***** DATA PROVIDED *****

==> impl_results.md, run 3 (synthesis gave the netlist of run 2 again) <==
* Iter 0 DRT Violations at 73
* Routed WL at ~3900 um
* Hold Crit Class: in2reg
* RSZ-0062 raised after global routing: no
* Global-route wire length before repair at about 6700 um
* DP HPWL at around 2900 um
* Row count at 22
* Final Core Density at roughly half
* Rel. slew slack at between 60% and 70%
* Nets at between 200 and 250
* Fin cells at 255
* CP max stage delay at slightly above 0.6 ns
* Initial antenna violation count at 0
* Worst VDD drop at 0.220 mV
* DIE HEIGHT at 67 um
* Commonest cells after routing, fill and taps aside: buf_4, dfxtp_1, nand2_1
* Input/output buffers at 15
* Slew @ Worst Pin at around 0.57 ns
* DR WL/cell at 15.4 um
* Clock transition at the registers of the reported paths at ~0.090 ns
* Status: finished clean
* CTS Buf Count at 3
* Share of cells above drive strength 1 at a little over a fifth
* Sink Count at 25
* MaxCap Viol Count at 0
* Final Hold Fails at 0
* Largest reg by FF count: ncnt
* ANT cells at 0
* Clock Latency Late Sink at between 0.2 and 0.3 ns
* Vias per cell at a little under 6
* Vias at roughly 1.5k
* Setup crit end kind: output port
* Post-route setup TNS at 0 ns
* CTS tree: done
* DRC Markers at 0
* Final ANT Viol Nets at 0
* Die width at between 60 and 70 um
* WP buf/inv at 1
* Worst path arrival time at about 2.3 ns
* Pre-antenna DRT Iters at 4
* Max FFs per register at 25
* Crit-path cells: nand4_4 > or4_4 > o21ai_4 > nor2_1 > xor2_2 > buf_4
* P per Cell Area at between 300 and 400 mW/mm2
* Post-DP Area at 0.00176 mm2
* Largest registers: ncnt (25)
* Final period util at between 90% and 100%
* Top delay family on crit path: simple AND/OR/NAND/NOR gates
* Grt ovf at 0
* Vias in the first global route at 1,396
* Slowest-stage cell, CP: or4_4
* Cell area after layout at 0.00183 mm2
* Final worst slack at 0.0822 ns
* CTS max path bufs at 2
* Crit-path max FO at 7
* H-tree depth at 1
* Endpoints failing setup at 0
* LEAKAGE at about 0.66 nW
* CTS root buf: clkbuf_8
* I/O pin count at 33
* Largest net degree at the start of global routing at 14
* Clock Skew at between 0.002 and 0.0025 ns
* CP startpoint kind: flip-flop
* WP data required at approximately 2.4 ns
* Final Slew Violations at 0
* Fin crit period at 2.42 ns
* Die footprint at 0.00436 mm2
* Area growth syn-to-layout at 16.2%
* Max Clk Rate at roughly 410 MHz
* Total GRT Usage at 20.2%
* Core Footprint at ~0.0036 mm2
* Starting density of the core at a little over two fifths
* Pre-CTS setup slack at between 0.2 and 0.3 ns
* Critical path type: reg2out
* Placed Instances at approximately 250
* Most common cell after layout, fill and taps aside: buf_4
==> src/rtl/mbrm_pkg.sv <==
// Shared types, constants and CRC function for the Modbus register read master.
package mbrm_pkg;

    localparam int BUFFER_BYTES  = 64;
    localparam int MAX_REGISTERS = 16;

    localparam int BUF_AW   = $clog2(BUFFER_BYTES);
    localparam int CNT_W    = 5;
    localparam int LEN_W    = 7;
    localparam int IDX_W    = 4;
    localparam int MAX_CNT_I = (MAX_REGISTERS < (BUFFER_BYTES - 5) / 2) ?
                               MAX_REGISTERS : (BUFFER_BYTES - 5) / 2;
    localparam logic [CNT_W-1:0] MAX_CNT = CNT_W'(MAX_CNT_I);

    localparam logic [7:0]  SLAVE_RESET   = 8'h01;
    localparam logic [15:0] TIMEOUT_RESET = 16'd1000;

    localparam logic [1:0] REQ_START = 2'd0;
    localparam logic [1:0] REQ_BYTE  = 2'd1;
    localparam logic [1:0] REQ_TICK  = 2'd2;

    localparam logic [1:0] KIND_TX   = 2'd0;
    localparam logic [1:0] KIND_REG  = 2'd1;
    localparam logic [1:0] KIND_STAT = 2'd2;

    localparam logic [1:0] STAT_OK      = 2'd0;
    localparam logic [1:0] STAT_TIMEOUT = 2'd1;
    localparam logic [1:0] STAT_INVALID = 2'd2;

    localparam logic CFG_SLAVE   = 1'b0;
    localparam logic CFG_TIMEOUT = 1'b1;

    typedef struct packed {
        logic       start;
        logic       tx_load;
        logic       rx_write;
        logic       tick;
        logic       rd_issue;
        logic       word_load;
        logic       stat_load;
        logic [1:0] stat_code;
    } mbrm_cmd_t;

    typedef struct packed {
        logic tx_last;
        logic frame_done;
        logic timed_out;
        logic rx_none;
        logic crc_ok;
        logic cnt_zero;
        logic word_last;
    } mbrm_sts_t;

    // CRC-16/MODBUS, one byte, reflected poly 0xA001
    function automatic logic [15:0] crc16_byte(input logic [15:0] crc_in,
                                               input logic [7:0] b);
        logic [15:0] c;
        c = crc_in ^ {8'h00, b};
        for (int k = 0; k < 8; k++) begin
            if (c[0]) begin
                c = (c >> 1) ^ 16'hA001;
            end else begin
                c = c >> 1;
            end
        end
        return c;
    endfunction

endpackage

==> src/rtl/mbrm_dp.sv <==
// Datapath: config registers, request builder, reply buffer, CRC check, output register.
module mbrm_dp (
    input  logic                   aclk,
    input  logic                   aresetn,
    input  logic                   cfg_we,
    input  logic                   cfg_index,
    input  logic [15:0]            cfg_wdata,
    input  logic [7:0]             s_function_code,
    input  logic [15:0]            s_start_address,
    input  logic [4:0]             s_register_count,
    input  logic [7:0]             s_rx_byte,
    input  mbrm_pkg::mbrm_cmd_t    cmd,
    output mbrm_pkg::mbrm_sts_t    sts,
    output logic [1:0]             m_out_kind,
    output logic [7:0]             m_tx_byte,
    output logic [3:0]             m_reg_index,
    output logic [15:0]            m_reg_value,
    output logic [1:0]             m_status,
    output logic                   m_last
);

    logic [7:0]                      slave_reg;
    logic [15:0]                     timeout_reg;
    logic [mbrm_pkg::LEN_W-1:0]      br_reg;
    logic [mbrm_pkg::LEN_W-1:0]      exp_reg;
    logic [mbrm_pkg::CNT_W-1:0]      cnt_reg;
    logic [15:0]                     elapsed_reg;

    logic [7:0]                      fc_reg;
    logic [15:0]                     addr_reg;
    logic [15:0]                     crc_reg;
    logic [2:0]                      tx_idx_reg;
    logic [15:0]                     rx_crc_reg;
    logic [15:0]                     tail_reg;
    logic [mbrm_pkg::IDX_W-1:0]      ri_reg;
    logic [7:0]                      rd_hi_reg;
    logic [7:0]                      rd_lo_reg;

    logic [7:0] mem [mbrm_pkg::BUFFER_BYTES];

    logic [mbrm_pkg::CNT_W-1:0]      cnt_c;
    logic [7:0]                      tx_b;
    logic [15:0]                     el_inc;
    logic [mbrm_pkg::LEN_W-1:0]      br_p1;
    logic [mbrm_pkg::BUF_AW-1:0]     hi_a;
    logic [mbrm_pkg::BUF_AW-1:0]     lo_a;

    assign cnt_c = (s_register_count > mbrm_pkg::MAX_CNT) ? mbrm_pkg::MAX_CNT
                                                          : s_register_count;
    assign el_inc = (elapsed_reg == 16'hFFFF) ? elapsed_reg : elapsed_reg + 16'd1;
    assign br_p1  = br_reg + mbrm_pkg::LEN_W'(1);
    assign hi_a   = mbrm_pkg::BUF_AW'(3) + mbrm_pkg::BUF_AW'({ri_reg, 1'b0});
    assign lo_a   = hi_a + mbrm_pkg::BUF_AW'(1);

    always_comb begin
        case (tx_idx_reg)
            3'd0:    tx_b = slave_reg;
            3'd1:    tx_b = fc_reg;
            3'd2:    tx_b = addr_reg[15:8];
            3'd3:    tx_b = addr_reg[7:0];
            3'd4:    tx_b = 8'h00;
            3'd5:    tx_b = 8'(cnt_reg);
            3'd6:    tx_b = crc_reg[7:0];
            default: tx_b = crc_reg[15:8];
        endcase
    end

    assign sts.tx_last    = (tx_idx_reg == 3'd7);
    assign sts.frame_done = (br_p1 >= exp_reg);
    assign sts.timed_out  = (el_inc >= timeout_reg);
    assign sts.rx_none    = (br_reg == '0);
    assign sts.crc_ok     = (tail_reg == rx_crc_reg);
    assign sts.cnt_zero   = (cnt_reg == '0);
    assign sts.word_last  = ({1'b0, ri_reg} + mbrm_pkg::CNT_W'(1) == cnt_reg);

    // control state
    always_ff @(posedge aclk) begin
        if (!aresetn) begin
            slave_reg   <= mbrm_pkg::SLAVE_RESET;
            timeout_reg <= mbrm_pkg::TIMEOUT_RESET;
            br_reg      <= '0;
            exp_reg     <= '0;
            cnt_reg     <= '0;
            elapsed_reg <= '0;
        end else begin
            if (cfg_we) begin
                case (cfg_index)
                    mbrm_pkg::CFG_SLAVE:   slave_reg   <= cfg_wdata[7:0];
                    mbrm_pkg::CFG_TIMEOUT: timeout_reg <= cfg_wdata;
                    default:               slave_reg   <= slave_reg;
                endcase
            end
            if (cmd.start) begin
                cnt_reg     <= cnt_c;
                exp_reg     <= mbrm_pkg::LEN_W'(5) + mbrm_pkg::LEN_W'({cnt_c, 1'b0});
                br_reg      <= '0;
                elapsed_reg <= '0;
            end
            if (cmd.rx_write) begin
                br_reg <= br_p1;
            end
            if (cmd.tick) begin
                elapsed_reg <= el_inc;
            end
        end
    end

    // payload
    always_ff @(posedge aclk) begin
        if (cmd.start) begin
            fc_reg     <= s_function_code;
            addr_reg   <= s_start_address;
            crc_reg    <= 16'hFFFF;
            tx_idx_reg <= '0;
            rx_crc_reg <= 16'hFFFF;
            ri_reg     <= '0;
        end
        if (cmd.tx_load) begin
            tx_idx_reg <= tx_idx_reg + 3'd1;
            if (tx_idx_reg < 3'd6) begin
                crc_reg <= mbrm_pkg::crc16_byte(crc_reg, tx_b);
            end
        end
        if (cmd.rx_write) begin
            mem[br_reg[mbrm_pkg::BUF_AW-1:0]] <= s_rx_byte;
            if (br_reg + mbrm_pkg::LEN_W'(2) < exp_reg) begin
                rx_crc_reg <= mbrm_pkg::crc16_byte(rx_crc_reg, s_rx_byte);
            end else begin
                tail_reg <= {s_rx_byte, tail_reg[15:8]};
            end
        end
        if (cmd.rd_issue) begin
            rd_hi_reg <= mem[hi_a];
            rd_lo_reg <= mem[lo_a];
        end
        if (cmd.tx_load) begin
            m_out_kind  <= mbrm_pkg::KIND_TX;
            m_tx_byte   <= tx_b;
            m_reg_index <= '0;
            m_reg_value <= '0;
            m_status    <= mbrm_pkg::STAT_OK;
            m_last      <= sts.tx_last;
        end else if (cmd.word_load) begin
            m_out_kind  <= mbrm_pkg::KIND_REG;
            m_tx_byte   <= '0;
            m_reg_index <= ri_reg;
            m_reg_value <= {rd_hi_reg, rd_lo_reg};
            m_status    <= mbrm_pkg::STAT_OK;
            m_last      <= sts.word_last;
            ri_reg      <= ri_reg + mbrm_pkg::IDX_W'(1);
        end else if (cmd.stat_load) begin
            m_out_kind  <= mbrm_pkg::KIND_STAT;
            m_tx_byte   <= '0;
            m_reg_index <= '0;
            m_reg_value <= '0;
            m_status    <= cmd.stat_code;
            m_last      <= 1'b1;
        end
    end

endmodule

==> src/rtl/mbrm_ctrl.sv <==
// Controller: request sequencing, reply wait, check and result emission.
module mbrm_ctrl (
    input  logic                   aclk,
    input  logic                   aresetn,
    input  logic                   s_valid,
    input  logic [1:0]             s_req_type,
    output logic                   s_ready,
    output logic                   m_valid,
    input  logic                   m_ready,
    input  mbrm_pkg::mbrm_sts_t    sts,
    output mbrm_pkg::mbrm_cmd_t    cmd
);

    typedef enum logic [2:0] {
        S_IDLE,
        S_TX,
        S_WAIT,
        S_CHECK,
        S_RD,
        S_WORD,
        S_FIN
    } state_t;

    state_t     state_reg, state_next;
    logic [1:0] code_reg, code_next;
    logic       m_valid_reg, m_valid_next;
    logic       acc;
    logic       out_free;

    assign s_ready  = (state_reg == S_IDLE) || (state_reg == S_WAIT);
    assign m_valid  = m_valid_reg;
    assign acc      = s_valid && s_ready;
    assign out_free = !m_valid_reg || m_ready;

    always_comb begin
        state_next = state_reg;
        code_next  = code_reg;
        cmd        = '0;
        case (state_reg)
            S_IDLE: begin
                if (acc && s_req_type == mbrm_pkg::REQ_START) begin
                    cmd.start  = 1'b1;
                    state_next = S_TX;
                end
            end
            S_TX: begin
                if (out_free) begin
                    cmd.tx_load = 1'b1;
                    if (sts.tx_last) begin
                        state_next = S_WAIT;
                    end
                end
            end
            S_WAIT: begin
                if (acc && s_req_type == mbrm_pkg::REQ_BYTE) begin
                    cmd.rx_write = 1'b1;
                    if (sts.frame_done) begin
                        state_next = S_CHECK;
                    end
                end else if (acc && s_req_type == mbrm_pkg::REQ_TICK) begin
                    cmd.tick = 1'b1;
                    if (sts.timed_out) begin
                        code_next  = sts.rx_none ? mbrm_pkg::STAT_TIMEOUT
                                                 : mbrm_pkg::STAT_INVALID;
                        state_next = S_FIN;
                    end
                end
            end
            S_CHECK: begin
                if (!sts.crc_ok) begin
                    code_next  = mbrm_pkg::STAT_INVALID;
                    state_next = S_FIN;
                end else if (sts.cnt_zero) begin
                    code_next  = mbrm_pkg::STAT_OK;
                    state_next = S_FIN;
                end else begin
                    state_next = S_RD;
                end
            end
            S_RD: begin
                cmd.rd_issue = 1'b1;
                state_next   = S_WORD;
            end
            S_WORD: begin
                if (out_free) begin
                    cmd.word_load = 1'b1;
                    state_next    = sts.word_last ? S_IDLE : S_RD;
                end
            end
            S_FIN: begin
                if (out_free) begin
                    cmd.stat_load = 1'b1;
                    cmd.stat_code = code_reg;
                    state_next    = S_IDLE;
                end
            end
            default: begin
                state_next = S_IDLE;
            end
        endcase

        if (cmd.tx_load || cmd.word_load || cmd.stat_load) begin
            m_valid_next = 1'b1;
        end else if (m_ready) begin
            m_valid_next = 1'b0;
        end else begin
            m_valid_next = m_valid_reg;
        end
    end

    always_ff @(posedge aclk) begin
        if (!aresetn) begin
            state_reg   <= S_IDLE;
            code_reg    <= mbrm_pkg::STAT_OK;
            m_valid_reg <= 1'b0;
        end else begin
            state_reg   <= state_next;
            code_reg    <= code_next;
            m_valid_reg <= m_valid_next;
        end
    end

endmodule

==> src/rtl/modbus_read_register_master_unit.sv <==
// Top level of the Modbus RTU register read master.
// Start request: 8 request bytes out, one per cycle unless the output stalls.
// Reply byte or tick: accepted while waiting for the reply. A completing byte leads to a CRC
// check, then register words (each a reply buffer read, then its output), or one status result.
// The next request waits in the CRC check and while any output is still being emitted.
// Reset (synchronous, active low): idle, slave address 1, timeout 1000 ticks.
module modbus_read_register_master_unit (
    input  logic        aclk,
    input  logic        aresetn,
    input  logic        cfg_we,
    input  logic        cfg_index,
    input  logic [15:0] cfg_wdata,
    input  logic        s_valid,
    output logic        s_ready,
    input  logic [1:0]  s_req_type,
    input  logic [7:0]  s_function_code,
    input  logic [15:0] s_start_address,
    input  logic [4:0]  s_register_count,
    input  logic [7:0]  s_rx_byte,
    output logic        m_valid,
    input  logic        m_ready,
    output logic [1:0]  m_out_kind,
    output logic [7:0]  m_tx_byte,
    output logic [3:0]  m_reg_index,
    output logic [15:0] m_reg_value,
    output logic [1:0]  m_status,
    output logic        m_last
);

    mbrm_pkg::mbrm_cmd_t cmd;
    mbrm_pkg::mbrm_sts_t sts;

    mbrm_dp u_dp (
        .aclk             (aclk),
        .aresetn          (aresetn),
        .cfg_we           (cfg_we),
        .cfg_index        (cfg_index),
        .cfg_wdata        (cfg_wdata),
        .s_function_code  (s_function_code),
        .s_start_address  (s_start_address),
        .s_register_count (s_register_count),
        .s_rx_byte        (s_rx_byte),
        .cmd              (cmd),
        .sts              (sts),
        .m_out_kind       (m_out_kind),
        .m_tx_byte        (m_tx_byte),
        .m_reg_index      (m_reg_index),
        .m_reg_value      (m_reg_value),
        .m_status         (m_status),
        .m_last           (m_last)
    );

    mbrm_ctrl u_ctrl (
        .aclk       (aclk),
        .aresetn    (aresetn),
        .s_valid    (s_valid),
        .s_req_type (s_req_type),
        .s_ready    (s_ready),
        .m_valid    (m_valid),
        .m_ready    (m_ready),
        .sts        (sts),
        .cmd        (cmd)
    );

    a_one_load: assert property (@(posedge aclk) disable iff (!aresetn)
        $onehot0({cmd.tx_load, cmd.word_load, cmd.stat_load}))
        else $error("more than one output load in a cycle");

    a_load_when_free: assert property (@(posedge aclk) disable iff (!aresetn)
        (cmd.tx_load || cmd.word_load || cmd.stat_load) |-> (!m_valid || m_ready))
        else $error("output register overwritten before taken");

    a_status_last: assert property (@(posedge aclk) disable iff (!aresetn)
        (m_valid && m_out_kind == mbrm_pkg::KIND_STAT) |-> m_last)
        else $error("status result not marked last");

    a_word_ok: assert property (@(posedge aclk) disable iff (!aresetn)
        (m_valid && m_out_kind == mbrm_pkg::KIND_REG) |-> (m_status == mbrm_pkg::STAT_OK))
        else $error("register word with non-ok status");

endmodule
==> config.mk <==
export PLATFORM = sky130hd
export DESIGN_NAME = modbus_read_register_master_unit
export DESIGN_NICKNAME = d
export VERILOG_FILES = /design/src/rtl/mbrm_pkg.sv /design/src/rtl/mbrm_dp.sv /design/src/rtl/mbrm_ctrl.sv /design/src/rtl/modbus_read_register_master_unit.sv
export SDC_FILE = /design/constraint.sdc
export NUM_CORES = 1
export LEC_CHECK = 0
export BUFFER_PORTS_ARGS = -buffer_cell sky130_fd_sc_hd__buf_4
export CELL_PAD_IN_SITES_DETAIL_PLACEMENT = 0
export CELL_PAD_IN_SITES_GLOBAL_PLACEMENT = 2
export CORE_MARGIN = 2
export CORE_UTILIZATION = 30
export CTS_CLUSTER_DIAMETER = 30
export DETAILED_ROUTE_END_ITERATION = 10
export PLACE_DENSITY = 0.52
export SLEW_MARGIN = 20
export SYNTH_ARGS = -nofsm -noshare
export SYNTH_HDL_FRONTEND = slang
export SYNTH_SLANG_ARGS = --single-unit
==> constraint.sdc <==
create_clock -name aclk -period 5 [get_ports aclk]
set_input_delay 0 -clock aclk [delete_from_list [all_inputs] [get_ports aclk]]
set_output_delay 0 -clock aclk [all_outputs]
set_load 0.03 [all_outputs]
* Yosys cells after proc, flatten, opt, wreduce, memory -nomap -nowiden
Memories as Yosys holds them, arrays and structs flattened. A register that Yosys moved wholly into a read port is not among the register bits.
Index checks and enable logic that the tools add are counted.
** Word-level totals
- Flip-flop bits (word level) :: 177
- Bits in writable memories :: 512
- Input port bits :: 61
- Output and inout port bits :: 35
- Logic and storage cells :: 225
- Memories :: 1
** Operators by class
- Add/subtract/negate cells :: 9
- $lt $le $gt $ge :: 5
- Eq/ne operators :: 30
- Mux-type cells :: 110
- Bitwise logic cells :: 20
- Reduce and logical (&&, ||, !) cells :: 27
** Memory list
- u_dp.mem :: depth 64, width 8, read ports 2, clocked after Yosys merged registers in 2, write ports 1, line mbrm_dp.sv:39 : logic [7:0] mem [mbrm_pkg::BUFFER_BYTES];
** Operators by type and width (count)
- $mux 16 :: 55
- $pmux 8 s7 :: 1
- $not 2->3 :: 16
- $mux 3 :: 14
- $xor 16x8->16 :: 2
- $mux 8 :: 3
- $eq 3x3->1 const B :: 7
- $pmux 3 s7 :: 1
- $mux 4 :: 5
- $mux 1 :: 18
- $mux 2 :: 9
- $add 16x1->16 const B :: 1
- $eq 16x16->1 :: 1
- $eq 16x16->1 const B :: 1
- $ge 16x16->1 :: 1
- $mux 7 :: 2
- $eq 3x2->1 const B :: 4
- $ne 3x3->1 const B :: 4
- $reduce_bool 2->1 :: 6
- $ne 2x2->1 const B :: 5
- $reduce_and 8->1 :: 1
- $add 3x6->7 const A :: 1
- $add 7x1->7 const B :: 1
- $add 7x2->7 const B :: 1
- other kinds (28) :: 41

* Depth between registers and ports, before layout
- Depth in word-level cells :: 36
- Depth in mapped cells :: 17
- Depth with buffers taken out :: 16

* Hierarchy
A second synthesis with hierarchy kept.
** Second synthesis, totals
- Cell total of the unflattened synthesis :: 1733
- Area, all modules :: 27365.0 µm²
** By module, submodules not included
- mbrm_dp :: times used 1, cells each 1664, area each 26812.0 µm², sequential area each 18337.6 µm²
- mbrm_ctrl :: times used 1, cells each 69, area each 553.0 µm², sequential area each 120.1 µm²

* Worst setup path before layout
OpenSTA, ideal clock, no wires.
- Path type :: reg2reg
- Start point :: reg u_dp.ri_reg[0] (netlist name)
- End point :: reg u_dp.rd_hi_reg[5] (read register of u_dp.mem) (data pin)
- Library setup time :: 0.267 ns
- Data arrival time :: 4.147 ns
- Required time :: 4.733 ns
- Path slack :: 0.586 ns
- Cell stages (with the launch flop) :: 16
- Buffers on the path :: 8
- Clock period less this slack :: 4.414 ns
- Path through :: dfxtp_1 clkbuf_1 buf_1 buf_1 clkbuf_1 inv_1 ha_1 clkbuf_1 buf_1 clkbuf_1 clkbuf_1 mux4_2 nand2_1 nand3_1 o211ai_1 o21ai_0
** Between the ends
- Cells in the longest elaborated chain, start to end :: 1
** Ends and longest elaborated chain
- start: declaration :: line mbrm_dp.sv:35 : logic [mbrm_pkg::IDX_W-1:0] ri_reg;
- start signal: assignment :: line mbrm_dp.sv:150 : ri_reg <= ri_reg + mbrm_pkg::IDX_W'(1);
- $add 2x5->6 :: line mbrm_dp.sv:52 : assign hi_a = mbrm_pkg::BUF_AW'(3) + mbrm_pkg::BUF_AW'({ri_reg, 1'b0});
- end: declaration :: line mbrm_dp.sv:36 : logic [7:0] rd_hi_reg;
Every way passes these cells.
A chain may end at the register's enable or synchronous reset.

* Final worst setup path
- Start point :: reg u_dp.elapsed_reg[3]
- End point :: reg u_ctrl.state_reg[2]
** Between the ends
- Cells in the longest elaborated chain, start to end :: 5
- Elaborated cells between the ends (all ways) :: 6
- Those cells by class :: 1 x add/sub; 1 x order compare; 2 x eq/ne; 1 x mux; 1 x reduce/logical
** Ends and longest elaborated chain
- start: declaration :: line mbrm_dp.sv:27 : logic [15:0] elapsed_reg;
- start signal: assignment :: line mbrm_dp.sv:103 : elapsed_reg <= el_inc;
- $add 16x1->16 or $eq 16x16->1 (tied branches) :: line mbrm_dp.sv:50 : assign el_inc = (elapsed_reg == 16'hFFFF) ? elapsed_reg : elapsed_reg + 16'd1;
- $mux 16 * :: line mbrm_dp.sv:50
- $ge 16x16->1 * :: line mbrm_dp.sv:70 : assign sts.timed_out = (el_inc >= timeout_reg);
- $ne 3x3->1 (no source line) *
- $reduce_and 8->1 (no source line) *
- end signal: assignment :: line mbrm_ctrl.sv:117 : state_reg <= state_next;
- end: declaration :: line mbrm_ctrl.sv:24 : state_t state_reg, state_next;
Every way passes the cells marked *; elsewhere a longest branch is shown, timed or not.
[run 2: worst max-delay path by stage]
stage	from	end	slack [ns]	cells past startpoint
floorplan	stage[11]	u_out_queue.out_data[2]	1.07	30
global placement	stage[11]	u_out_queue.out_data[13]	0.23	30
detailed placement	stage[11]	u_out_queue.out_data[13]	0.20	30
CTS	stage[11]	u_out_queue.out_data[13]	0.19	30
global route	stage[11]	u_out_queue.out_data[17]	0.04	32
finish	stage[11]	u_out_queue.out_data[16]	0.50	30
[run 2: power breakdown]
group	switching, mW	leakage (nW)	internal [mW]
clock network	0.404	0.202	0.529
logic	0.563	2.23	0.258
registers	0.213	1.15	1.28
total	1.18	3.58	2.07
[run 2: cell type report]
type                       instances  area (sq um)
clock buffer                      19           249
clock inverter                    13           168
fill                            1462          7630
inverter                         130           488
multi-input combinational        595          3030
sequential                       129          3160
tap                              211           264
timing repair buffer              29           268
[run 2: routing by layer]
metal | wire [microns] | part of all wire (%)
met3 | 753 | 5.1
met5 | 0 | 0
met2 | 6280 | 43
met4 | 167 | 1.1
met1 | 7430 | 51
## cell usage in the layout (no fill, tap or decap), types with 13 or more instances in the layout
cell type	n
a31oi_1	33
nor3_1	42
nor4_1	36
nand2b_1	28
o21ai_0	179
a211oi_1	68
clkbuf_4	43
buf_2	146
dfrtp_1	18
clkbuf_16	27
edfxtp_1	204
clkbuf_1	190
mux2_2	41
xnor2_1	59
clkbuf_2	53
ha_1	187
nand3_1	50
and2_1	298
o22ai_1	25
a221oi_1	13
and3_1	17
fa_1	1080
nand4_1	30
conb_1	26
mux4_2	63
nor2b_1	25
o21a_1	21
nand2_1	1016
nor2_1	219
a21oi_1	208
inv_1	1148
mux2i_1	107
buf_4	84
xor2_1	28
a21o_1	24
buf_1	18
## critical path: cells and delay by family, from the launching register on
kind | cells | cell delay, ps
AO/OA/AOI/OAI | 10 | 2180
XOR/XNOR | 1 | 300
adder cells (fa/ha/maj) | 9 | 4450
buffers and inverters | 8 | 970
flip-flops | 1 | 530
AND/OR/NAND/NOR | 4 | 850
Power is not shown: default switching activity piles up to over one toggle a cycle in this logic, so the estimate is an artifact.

*****

AIM OF THE TASK:
Would you please return every line in the listing where "repair" shows up?

ANSWER FOR THIS EXERCISE:
* Global-route wire length before repair at about 6700 um
timing repair buffer              29           268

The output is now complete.